Atmosphere Framework

Atmosphere:

The Atmosphere Framework contains client and server-side components for building Asynchronous Web Applications. Realtime client-server framework for the JVM, supporting WebSocket and cross-browser fallbacks support. The Atmosphere Framework supports all major Browsers and Servers. The Atmosphere framework is the most popular asynchronous application development framework for enterprise Java.
Atmosphere’s Java Client is called wAsync.

Why to choose Atmosphere Framework?

Based on the requirement we need a framework that supports bi-directional communication so, we have selected Atmosphere Framework. The main advantage is that it provides two-way communication between client and server over a single TCP connection. Generally, a client will send a request to the server then the server returns the response. For every request from the same client to the same server, a new connection needs to be opened. WebSocket will maintain a single connection between the client and the server. It also keeps the connection alive with all it’s clients until they disconnect.

Tomcat Configuration Steps:

Used runtime – native as atmosphere dependency for maven tool and tomcat -v9 as a server

Step 1: Download and Install Tomcat.

Step 2: Create an Environment Variable JAVA_HOME.

Step 3: Configure the Tomcat Server.

Step 4: Start Tomcat Server.

Step 5: Develop and Deploy an App.

Maven Tool:

A maven is a build tool that provides different dependencies. Here dependency means the external libraries required to build a project.

It does the following:

  1. Generates source code (if auto-generated code is used).
  2. Generates documentation from source code.
  3. Compiles source code.
  4. Packages compiled code into JAR or ZIP file.
  5. Installs the packaged code in a local repository, server repository, or central repository.

How to Broadcast Message from JAVA server to JAVA Client in Atmosphere Framework:

  1. Used Atmosphere Framework
  2. Used runtime-native as atmosphere dependency for maven tool
  3. Tomcat-v9 as a server

Long polling :

 Long polling is the simplest way of having a persistent connection with a server that doesn’t use any specific protocol like WebSocket or Server Side Events. Easy to implement, and delivers messages without delays.

The Flow:

  1. A request is sent to the server.
  2. The server doesn’t close the connection until it has a message to send.
  3. When a message appears – the server responds to the request with it.

Server:

Broadcasting the messages to clients-

BroadcasterFactory.getDefault().lookup(“URL to broadcast”, true).scheduleFixedBroadcast(message, 2, TimeUnit.SECONDS);

Client:

We have used the AsyncHttpProvider library to establish a connection with the Server in async mode.
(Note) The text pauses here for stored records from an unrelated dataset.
--- src/rtl/core/kie_pkg.sv ---
`default_nettype none
package kie_pkg;

  // Longest k-mer window held by the block
  localparam int MAX_WORD = 20;
  // Bits that can hold a count from 0 to MAX_WORD
  localparam int WORD_W = $clog2(MAX_WORD + 1);
  // Counter width, at least as wide as the word_size register
  localparam int COUNT_W = (WORD_W > 5) ? WORD_W : 5;

  localparam int CODE_W = 5;
  localparam int ACC_W  = 31;
  localparam int PROD_W = ACC_W + CODE_W;
  localparam int POS_W  = 32;

  localparam logic [ACC_W-1:0] IDX_MAX = {ACC_W{1'b1}};

  // Configuration register indexes
  localparam int CFG_IDX_W = 3;
  localparam logic [CFG_IDX_W-1:0] CFG_WORD_SIZE   = 3'd0;
  localparam logic [CFG_IDX_W-1:0] CFG_RADIX       = 3'd1;
  localparam logic [CFG_IDX_W-1:0] CFG_ALPHABET    = 3'd2;
  localparam logic [CFG_IDX_W-1:0] CFG_SKIP_GAPS   = 3'd3;
  localparam logic [CFG_IDX_W-1:0] CFG_REDUCED_LOW = 3'd4;
  localparam logic [CFG_IDX_W-1:0] CFG_REDUCED_HI  = 3'd5;

  // Alphabet modes; any other code behaves as reduced
  localparam logic [1:0] MODE_NUCLEOTIDE = 2'd0;
  localparam logic [1:0] MODE_AMINO      = 2'd1;

  // Gap bytes
  localparam logic [7:0] NUC_GAP_A   = 8'd16;
  localparam logic [7:0] NUC_GAP_B   = 8'd64;
  localparam logic [7:0] AMINO_GAP_A = 8'd45;
  localparam logic [7:0] AMINO_GAP_B = 8'd46;

  // Mapped symbol
  typedef struct packed {
    logic [CODE_W-1:0] code;
    logic              known;
    logic              gap;
  } kie_sym_t;

  // One request travelling down the cell chain
  typedef struct packed {
    logic [MAX_WORD-1:0][CODE_W-1:0] codes;  // head is the next code to fold in
    logic [MAX_WORD-1:0]             unk;
    logic [WORD_W-1:0]               left;   // Horner steps still to do
    logic [ACC_W-1:0]                acc;
    logic                            ovf;
    logic                            amb;
    logic [POS_W-1:0]                position;
    logic                            last;
  } kie_item_t;

  // Amino-acid rank of an ASCII letter: {valid, rank}
  function automatic logic [CODE_W:0] amino_rank(input logic [7:0] sym);
    logic [CODE_W:0] r;
    unique case (sym)
      8'd65:   r = {1'b1, 5'd0};   // A
      8'd82:   r = {1'b1, 5'd1};   // R
      8'd78:   r = {1'b1, 5'd2};   // N
      8'd68:   r = {1'b1, 5'd3};   // D
      8'd67:   r = {1'b1, 5'd4};   // C
      8'd81:   r = {1'b1, 5'd5};   // Q
      8'd69:   r = {1'b1, 5'd6};   // E
      8'd71:   r = {1'b1, 5'd7};   // G
      8'd72:   r = {1'b1, 5'd8};   // H
      8'd73:   r = {1'b1, 5'd9};   // I
      8'd76:   r = {1'b1, 5'd10};  // L
      8'd75:   r = {1'b1, 5'd11};  // K
      8'd77:   r = {1'b1, 5'd12};  // M
      8'd70:   r = {1'b1, 5'd13};  // F
      8'd80:   r = {1'b1, 5'd14};  // P
      8'd83:   r = {1'b1, 5'd15};  // S
      8'd84:   r = {1'b1, 5'd16};  // T
      8'd87:   r = {1'b1, 5'd17};  // W
      8'd89:   r = {1'b1, 5'd18};  // Y
      8'd86:   r = {1'b1, 5'd19};  // V
      default: r = '0;
    endcase
    return r;
  endfunction

endpackage
`default_nettype wire

--- src/rtl/core/kie_cell.sv ---
`default_nettype none
module kie_cell (
  input  wire logic              clk,
  input  wire logic              rst,
  input  wire logic              advance,
  input  wire logic [4:0]        radix,
  input  wire logic              in_vld,
  input  wire kie_pkg::kie_item_t in_item,
  output logic                   out_vld,
  output kie_pkg::kie_item_t     out_item
);

  kie_pkg::kie_item_t        item_next;
  logic [kie_pkg::PROD_W-1:0] prod;

  // One saturating Horner step on the head code
  assign prod = kie_pkg::PROD_W'(in_item.acc) * kie_pkg::PROD_W'(radix)
              + kie_pkg::PROD_W'(in_item.codes[0]);

  always_comb begin
    item_next = in_item;
    if (in_item.left != '0) begin
      item_next.left = in_item.left - 1'b1;
      item_next.amb  = in_item.amb | in_item.unk[0];
      if (prod > kie_pkg::PROD_W'(kie_pkg::IDX_MAX)) begin
        item_next.acc = kie_pkg::IDX_MAX;
        item_next.ovf = 1'b1;
      end else begin
        item_next.acc = prod[kie_pkg::ACC_W-1:0];
      end
    end
    // hand the remaining codes on, head first
    for (int j = 0; j < kie_pkg::MAX_WORD - 1; j++) begin
      item_next.codes[j] = in_item.codes[j+1];
      item_next.unk[j]   = in_item.unk[j+1];
    end
    item_next.codes[kie_pkg::MAX_WORD-1] = '0;
    item_next.unk[kie_pkg::MAX_WORD-1]   = 1'b0;
  end

  always_ff @(posedge clk) begin
    if (rst) begin
      out_vld <= 1'b0;
    end else if (advance) begin
      out_vld <= in_vld;
    end
  end

  always_ff @(posedge clk) begin
    if (advance) out_item <= item_next;
  end

endmodule
`default_nettype wire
AtmosphereRequest request = atmosphereResource.getRequest();

String IncomingMessage = request.getReader().readLine();

To use Atmosphere, add the following dependency:

 1.

<dependency>
<groupId>org.atmosphere</groupId>
<artifactId>atmosphere-runtime</artifactId>
<version>2.4.21</version>
</dependency

 2.

<dependency>
<groupId>org.atmosphere</groupId>
<artifactId>atmosphere-spring</artifactId>
<version>2.4.3</version>
</dependency>

Benefits of Atmosphere:

  1. Provide High Availability.
  2. Scalability.
  3. Fault Tolerance.

Conclusion:

The Atmosphere framework makes the development easier to build applications. The Atmosphere Framework is portable and can be deployed to any web server.